Monday, June 6, 2016

Introduction To R Language

INTRODUCTION TO R

R is a language and environment for statistical computing and graphics. It is a GNU project which is similar to the S language and environment which was developed at Bell Laboratories (formerly AT&T, now Lucent Technologies) by John Chambers and colleagues. R can be considered as a different implementation of S. There are some important differences, but much code written for S runs unaltered under R.
R provides a wide variety of statistical (linear and nonlinear modelling, classical statistical tests, time-series analysis, classification, clustering, …) and graphical techniques, and is highly extensible. The S language is often the vehicle of choice for research in statistical methodology, and R provides an Open Source route to participation in that activity.
One of R’s strengths is the ease with which well-designed publication-quality plots can be produced, including mathematical symbols and formula where needed. Great care has been taken over the defaults for the minor design choices in graphics, but the user retains full control.
R is available as Free Software under the terms of the Free Software Foundation’s GNU General Public License in source code form. It compiles and runs on a wide variety of UNIX platforms and similar systems (including FreeBSD and Linux), Windows and Mac OS.

The R environment

R is an integrated suite of software facilities for data manipulation, calculation and graphical display.

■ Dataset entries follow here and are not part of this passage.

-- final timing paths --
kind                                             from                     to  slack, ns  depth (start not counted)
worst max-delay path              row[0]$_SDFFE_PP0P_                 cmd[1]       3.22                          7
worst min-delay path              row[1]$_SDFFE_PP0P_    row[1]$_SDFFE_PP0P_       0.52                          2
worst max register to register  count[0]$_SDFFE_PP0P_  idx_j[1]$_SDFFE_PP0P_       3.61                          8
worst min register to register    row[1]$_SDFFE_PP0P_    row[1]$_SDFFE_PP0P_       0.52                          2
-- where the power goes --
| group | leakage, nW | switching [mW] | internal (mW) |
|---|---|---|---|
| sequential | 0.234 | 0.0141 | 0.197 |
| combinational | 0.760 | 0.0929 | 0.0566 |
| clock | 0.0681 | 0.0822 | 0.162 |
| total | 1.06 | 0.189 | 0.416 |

It includes

  • an effective data handling and storage facility,
  • a suite of operators for calculations on arrays, in particular matrices,
  • a large, coherent, integrated collection of intermediate tools for data analysis,
  • graphical facilities for data analysis and display either on-screen or on hard copy, and
  • a well-developed, simple and effective programming language which includes conditionals, loops, user-defined recursive functions and input and output facilities.
The term “environment” is intended to characterize it as a fully planned and coherent system, rather than an incremental accretion of very specific and inflexible tools, as is frequently the case with other data analysis software.
R, like S, is designed around a true computer language, and it allows users to add additional functionality by defining new functions. Much of the system is itself written in the R dialect of S, which makes it easy for users to follow the algorithmic choices made. For computationally-intensive tasks, C, C++ and Fortran code can be linked and called at run time. Advanced users can write C code to manipulate R objects directly.
Many users think of R as a statistics system. We prefer to think of it of an environment within which statistical techniques are implemented. R can be extended (easily) via packages. There are about eight packages supplied with the R distribution and many more are available through the CRAN family of Internet sites covering a very wide range of modern statistics.
R has its own LaTeX-like documentation format, which is used to supply comprehensive documentation, both on-line in a number of formats and in hard copy.

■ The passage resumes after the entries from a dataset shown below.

--- src/hw/rtl/kfmm_ram.sv ---
// generic single write port ram with registered read
`default_nettype none

module kfmm_ram #(
  parameter int WIDTH = 8,
  parameter int DEPTH = 2
) (
  input  wire logic                     clk,
  input  wire logic                     wr_en,
  input  wire logic [$clog2(DEPTH)-1:0] wr_addr,
  input  wire logic [WIDTH-1:0]         wr_data,
  input  wire logic                     rd_en,
  input  wire logic [$clog2(DEPTH)-1:0] rd_addr,
  output logic      [WIDTH-1:0]         rd_data
);

  logic [WIDTH-1:0] mem_r [DEPTH];

  always_ff @(posedge clk) begin
    if (wr_en) begin
      mem_r[wr_addr] <= wr_data;
    end
    if (rd_en) begin
      rd_data <= mem_r[rd_addr];
    end
  end

endmodule

`default_nettype wire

Every data analysis technique at your fingertips : R includes virtually every data manipulation, statistical model, and chart that the modern data scientist could ever need. You can easily find, download and use cutting-edge community-reviewed methods in statistics and predictive modeling from leading researchers in data science, free of charge.


Create beautiful and unique data visualizations : Representing complex data with charts and graphs is an essential part of the data analysis process, and R goes far beyond the traditional bar chart and line plot. Heavily influenced by thought leaders in data visualization like Bill Cleveland and Edward Tufte, R makes it easy to draw meaning from multidimensional data with multi-panel charts, 3-D surfaces and more. The custom charting capabilities of R are featured in many of the stunning infographics seen in the New York Times, The Economist, and the Flowing Data blog.

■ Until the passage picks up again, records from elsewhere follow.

**config.mk**
```make
export PLATFORM = sky130hd
export DESIGN_NAME = circular_double_ended_queue_flat
export DESIGN_NICKNAME = d
export VERILOG_FILES = /design/src/hdl/cdq_pkg.sv /design/src/hdl/cdq_req_if.sv /design/src/hdl/cdq_rsp_if.sv /design/src/hdl/circular_double_ended_queue.sv /design/src/flat_wrapper.sv
export VERILOG_INCLUDE_DIRS = /design/src /design/src/hdl
export SDC_FILE = /design/constraint.sdc
export NUM_CORES = 1
export LEC_CHECK = 0
export BUFFER_PORTS_ARGS = -buffer_cell sky130_fd_sc_hd__buf_2
export CORE_AREA = 2 2 208 210
export DETAILED_ROUTE_END_ITERATION = 10
export DIE_AREA = 0 0 210 212
export PLACE_DENSITY = 0.71
export SLEW_MARGIN = 10
export SYNTH_ARGS = -nofsm -noshare
export SYNTH_HDL_FRONTEND = slang
export SYNTH_SLANG_ARGS = --single-unit
export TNS_END_PERCENT = 1
```
**constraint.sdc**
```tcl
create_clock -name i_clk -period 9.6 [get_ports i_clk]
set_input_delay 0.96 -clock i_clk [delete_from_list [all_inputs] [get_ports i_clk]]
set_output_delay 0.96 -clock i_clk [all_outputs]
set_load 0.005 [all_outputs]
```
**src/hdl/circular_double_ended_queue_defines.svh**
```systemverilog
// Assertion macros shared by the deque RTL.
`ifndef CIRCULAR_DOUBLE_ENDED_QUEUE_DEFINES_SVH
`define CIRCULAR_DOUBLE_ENDED_QUEUE_DEFINES_SVH

// Same-cycle implication, disabled while reset is held.
`define CDQ_ASSERT_NOW(lbl, clk, rst_n, ante, cons, msg) \
    lbl: assert property (@(posedge clk) disable iff (!(rst_n)) (ante) |-> (cons)) \
        else $error(msg);

// Next-cycle implication, disabled while reset is held.
`define CDQ_ASSERT_NEXT(lbl, clk, rst_n, ante, cons, msg) \
    lbl: assert property (@(posedge clk) disable iff (!(rst_n)) (ante) |=> (cons)) \
        else $error(msg);

`endif

```
**src/hdl/cdq_pkg.sv**
```systemverilog
`default_nettype none

package cdq_pkg;

    localparam int KIND_W   = 2;
    localparam int VALUE_W  = 32;
    localparam int STATUS_W = 2;
    localparam int CAP_W    = 5;

    typedef enum logic [KIND_W-1:0] {
        K_PUSH_FRONT = 2'd0,
        K_PUSH_REAR  = 2'd1,
        K_POP_FRONT  = 2'd2,
        K_POP_REAR   = 2'd3
    } t_kind;

    typedef enum logic [STATUS_W-1:0] {
        ST_DONE  = 2'd0,
        ST_FULL  = 2'd1,
        ST_EMPTY = 2'd2
    } t_status;

    localparam logic [CAP_W-1:0] CAP_RESET = 5'd16;

endpackage

`default_nettype wire

```
**src/hdl/cdq_req_if.sv**
```systemverilog
`default_nettype none

interface cdq_req_if;
    import cdq_pkg::*;

    logic                      valid;
    logic                      ready;
    t_kind                     kind;
    logic signed [VALUE_W-1:0] value;

    modport source (output valid, output kind, output value, input ready);
    modport sink   (input valid, input kind, input value, output ready);
endinterface

`default_nettype wire

```
**src/hdl/cdq_rsp_if.sv**
```systemverilog
`default_nettype none

interface cdq_rsp_if;
    import cdq_pkg::*;

    logic                      valid;
    logic                      ready;
    logic signed [VALUE_W-1:0] popped_value;
    t_status                   status;

    modport source (output valid, output popped_value, output status, input ready);
    modport sink   (input valid, input popped_value, input status, output ready);
endinterface

`default_nettype wire

```
**src/hdl/circular_double_ended_queue.sv**
```systemverilog
// Double-ended queue over a ring of DEPTH 32-bit slots, of which the capacity
// register selects how many are used (0 acts as 1, above DEPTH acts as DEPTH).
// Each request item pushes or pops at either end and yields one response item
// with the popped word and a status (done, full, empty). A request is taken at
// its accept edge: pointer update, slot write and slot read all happen there
// in the slot memory (one write port, one read port), whose registered
// read data is the response payload in the next cycle. One item per cycle is
// sustained while the response side takes every item; the output register lets
// a new request in during the cycle its pending response is taken. Write
// capacity only while idle. The slot memory has no reset; popping a slot never
// written gives an undefined word.
`default_nettype none
`include "circular_double_ended_queue_defines.svh"

module circular_double_ended_queue #(
    parameter int DEPTH = 16
) (
    input  wire logic                      i_clk,
    input  wire logic                      i_rst_n,
    input  wire logic                      i_cfg_we,
    input  wire logic [cdq_pkg::CAP_W-1:0] i_cfg_wdata,
    cdq_req_if.sink                        i_req,
    cdq_rsp_if.source                      o_rsp
);
    import cdq_pkg::*;

    localparam int PW = (DEPTH > 1) ? $clog2(DEPTH) : 1;
    localparam int OW = $clog2(DEPTH + 1);
    localparam int CW = (OW > CAP_W) ? OW : CAP_W;
    localparam logic [CW-1:0] DEPTH_C = CW'(DEPTH);

    logic [VALUE_W-1:0] r_mem [DEPTH];

    logic [CAP_W-1:0]   r_cap;
    logic [PW-1:0]      r_front, n_front;
    logic [PW-1:0]      r_rear, n_rear;
    logic [OW-1:0]      r_occ, n_occ;
    logic               r_out_valid;
    logic               r_pop_ok, n_pop_ok;
    t_status            r_status, n_status;
    logic [VALUE_W-1:0] r_rd_data;

    logic               acc;
    logic               wr_en;
    logic [PW-1:0]      wr_addr;
    logic [PW-1:0]      rd_addr;
    logic [CW-1:0]      eff_cap;
    logic [CW-1:0]      cap_ext;
    logic               full;
    logic [PW-1:0]      fwd_front, fwd_rear, back_front, back_rear;
    logic [CW-1:0]      front_inc, rear_inc;
    logic [CW-1:0]      front_ext, rear_ext;
    logic [CW-1:0]      cap_dec;
    logic [OW-1:0]      occ_dec;

    assign i_req.ready = !r_out_valid || o_rsp.ready;
    assign acc         = i_req.valid && i_req.ready;

    always_comb begin
        cap_ext = CW'(r_cap);
        if (r_cap == '0) begin
            eff_cap = CW'(1);
        end else if (cap_ext > DEPTH_C) begin
            eff_cap = DEPTH_C;
        end else begin
            eff_cap = cap_ext;
        end
        cap_dec    = eff_cap - CW'(1);
        front_ext  = CW'(r_front);
        rear_ext   = CW'(r_rear);
        front_inc  = front_ext + CW'(1);
        rear_inc   = rear_ext + CW'(1);
        fwd_front  = (front_inc >= eff_cap) ? '0 : front_inc[PW-1:0];
        fwd_rear   = (rear_inc >= eff_cap) ? '0 : rear_inc[PW-1:0];
        back_front = (r_front == '0 || front_ext >= eff_cap) ? cap_dec[PW-1:0]
                                                              : r_front - PW'(1);
        back_rear  = (r_rear == '0 || rear_ext >= eff_cap) ? cap_dec[PW-1:0]
                                                            : r_rear - PW'(1);
        full       = CW'(r_occ) >= eff_cap;
        occ_dec    = r_occ - OW'(1);
    end

    always_comb begin
        n_front  = r_front;
        n_rear   = r_rear;
        n_occ    = r_occ;
        wr_en    = 1'b0;
        wr_addr  = '0;
        rd_addr  = (i_req.kind == K_POP_FRONT) ? r_front : r_rear;
        n_pop_ok = 1'b0;
        n_status = ST_DONE;
        case (i_req.kind)
            K_PUSH_FRONT, K_PUSH_REAR: begin
                if (r_occ == '0) begin
                    n_front = '0;
                    n_rear  = '0;
                    n_occ   = OW'(1);
                    wr_en   = 1'b1;
                end else if (full) begin
                    n_status = ST_FULL;
                end else if (i_req.kind == K_PUSH_FRONT) begin
                    n_front = back_front;
                    wr_addr = back_front;
                    wr_en   = 1'b1;
                    n_occ   = r_occ + OW'(1);
                end else begin
                    n_rear  = fwd_rear;
                    wr_addr = fwd_rear;
                    wr_en   = 1'b1;
                    n_occ   = r_occ + OW'(1);
                end
            end
            K_POP_FRONT, K_POP_REAR: begin
                if (r_occ == '0) begin
                    n_status = ST_EMPTY;
                end else begin
                    n_pop_ok = 1'b1;
                    n_occ    = occ_dec;
                    if (occ_dec == '0) begin
                        n_front = '0;
                        n_rear  = '0;
                    end else if (i_req.kind == K_POP_FRONT) begin
                        n_front = fwd_front;
                    end else begin
                        n_rear = back_rear;
                    end
                end
            end
            default: begin
                n_status = ST_DONE;
            end
        endcase
    end

    always_ff @(posedge i_clk) begin
        if (acc && wr_en) begin
            r_mem[wr_addr] <= i_req.value;
        end
        if (acc) begin
            r_rd_data <= r_mem[rd_addr];
            r_pop_ok  <= n_pop_ok;
            r_status  <= n_status;
        end
    end

    always_ff @(posedge i_clk) begin
        if (!i_rst_n) begin
            r_cap       <= CAP_RESET;
            r_front     <= '0;
            r_rear      <= '0;
            r_occ       <= '0;
            r_out_valid <= 1'b0;
        end else begin
            if (i_cfg_we) begin
                r_cap <= i_cfg_wdata;
            end
            if (acc) begin
                r_front     <= n_front;
                r_rear      <= n_rear;
                r_occ       <= n_occ;
                r_out_valid <= 1'b1;
            end else if (o_rsp.ready) begin
                r_out_valid <= 1'b0;
            end
        end
    end

    assign o_rsp.valid        = r_out_valid;
    assign o_rsp.status       = r_status;
    assign o_rsp.popped_value = r_pop_ok ? r_rd_data : '0;

    `CDQ_ASSERT_NOW(a_empty_ends_home, i_clk, i_rst_n, r_occ == '0,
        (r_front == '0) && (r_rear == '0), "empty deque with ends off slot 0")
    `CDQ_ASSERT_NEXT(a_pop_empty_refused, i_clk, i_rst_n,
        acc && (i_req.kind == K_POP_FRONT || i_req.kind == K_POP_REAR) && r_occ == '0,
        o_rsp.valid && o_rsp.status == ST_EMPTY && $stable(r_occ),
        "pop from empty deque not refused")
    `CDQ_ASSERT_NEXT(a_push_full_refused, i_clk, i_rst_n,
        acc && (i_req.kind == K_PUSH_FRONT || i_req.kind == K_PUSH_REAR)
            && r_occ != '0 && full,
        o_rsp.valid && o_rsp.status == ST_FULL && $stable(r_occ)
            && $stable(r_front) && $stable(r_rear),
        "push into full deque changed state")

endmodule

`default_nettype wire

```
**src/flat_wrapper.sv**
```systemverilog
// flat-port wrapper written by rule: the top's interface ports become plain ports
module circular_double_ended_queue_flat import cdq_pkg::*;
#(
    parameter int DEPTH = 16
)
  (i_clk, i_rst_n, i_cfg_we, i_cfg_wdata, i_req_valid, i_req_kind, i_req_value, i_req_ready, o_rsp_valid, o_rsp_popped_value, o_rsp_status, o_rsp_ready);
  cdq_req_if i_req_i ();
  cdq_rsp_if o_rsp_i ();
  input  wire logic i_clk;
  input  wire logic i_rst_n;
  input  wire logic i_cfg_we;
  input  wire logic [cdq_pkg::CAP_W-1:0] i_cfg_wdata;
  input wire logic [$bits(i_req_i.valid)-1:0] i_req_valid;
  input wire logic [$bits(i_req_i.kind)-1:0] i_req_kind;
  input wire logic [$bits(i_req_i.value)-1:0] i_req_value;
  output wire logic [$bits(i_req_i.ready)-1:0] i_req_ready;
  output wire logic [$bits(o_rsp_i.valid)-1:0] o_rsp_valid;
  output wire logic [$bits(o_rsp_i.popped_value)-1:0] o_rsp_popped_value;
  output wire logic [$bits(o_rsp_i.status)-1:0] o_rsp_status;
  input wire logic [$bits(o_rsp_i.ready)-1:0] o_rsp_ready;
  assign i_req_i.valid = i_req_valid;
  assign i_req_i.kind = i_req_kind;
  assign i_req_i.value = i_req_value;
  assign i_req_ready = i_req_i.ready;
  assign o_rsp_valid = o_rsp_i.valid;
  assign o_rsp_popped_value = o_rsp_i.popped_value;
  assign o_rsp_status = o_rsp_i.status;
  assign o_rsp_i.ready = o_rsp_ready;
  circular_double_ended_queue #(.DEPTH(DEPTH)) u_core (.i_clk(i_clk), .i_rst_n(i_rst_n), .i_cfg_we(i_cfg_we), .i_cfg_wdata(i_cfg_wdata), .i_req(i_req_i), .o_rsp(o_rsp_i));
endmodule
```
==> flow_summary.toml <==
[logic_synthesis]
ys_top_cells_by_area = "edfxtp_1, mux4_2, and2_1"
synth_area_per_cell_um2 = 18.80
synth_edf_count = 547
synth_nets = 1300
synth_flop_cell = "edfxtp_1"
yosysWarnings = 0
syn_area_um2 = 22990
synth.ff_latch_count = 566
async_flop_share_pct = 0
synth-seq-area-share_pct = 73.09
synth_cell_types = 59
synth_top_area_share_pct = 71.43
synthCells = 1223
synth_area_leader_cell = "edfxtp_1"

[clock_network]
cts_sinks = 566
clock_latency_ns = 0.60
clk_path_buf_depth = 3
cts_setup_buffers = 0
cts.clk_slew.worst_paths_ns = 0.06
cts-root-buf = "clkbuf_16"
cts.hold.buffers_added = 0
cts_tree = "done"
numCtsBuffers = 54
cts-resized-gates = 0
h-tree-depth = 2

[min_path]
worstHoldStart = "u_core.o_rsp.valid$_SDFFE_PN0P_"
worstHoldEndpoint = "u_core.o_rsp.valid$_SDFFE_PN0P_"
worst_hold_path_type = "reg2reg"
min_path_cells = 2

[placed_design]
portBuffers = 79
gp_congestion = 0.8552
hpwl_um = 24600

[cells_and_area]
layout-drive-gt1-share_pct = 24.29
syn_to_final_growth_pct = 12.14
nets = 1399
antenna_cells = 0

[sta]
fin_crit_sh_pct = 49.40
hold_viol = 0
setup_viol = 0
setup_tns_ns = 0
worst-slew-pin-transition_ns = 1.064
hold_ws_ns = 0.5422
finClkSkew_ns = 0.01621
grt_setup_unrepaired = "no"
fmax_mhz = 210.9
layout_min_cycle_time_ns = 4.742
slew_violations = 0
slew_headroom_pct = 29.05

[global_route]
grt_use_total_pct = 23.22
grt_max_degree = 129
grt_pass1_wl_um = 75210
overflow = 0
grt_pass1_vias = 11850
antenna_found_initial = 4

[critical_path]
critPathTopFamily = "compound AO/OA/AOI/OAI gates"
crit_slowest_cell = "a211oi_1"
cp.depth = 10
path_cells = "clkinv_1 > o21a_1 > ha_1 > and2_0 > o21ai_0 > a211oi_1 > and2_1 > o2111ai_1 > nor2_4 > buf_4"
r2r_start = "u_core.cap_ext[4]$_SDFFE_PN1P_"
reg2reg_slack_ns = 4.86
critPathKind = "reg2reg"
cp-end-kind = "flop"
timing.rr.end = "u_core.r_mem[10][9]$_DFFE_PP_"
reg2reg_depth = 10
worstPathArrival_ns = 4.97
startpoint_type = "flop"
worst-path-buf-inv = 2
cp.required_ns = 9.83
cp_max_fo = 25
cpPeakStageDelay_ns = 0.71

[route]
drt-pass1-iter-count = 5
finalWirelength_um = 50510
drt-vias-per-instance = 6.206
wl_per_cell_um = 26.40
drt_iter0_markers = 1196
antenna_left = 0
vias = 11870
drc = 0

[floorplanning]
core_um2 = 42510
die_area_um2 = 44520
pin_count = 80
rows = 76
start_util_pct = 54.10
dieWidth_um = 210
die_height_um = 212

[run]
drv_cap = 0

[power_and_ir_drop]
power_density_nw_per_um2 = 219.3
leakage_nw = 8.586
peakVddDrop_v = 0.0001219
power.total_mw = 5.655

[run_status]
outcome = "finished, final reports clean"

Get better results faster : Instead of using point-and-click menus or inflexible "black-box" procedures, R is a programming language designed expressly for data analysis. Intermediate level R programmers create data analyses faster than users of legacy statistical software, with the flexibility to mix-and-match models for the best results. And R scripts are easily automated, promoting both reproducible research and production deployments.

Draw on the talents of data scientists worldwide : As a thriving open-source project, R is supported by a community of more than 2 million users and thousands of developers worldwide. Whether you're using R to optimize portfolios, analyze genomic sequences, or to predict component failure times, experts in every domain have made resources, applications and code available for free, online.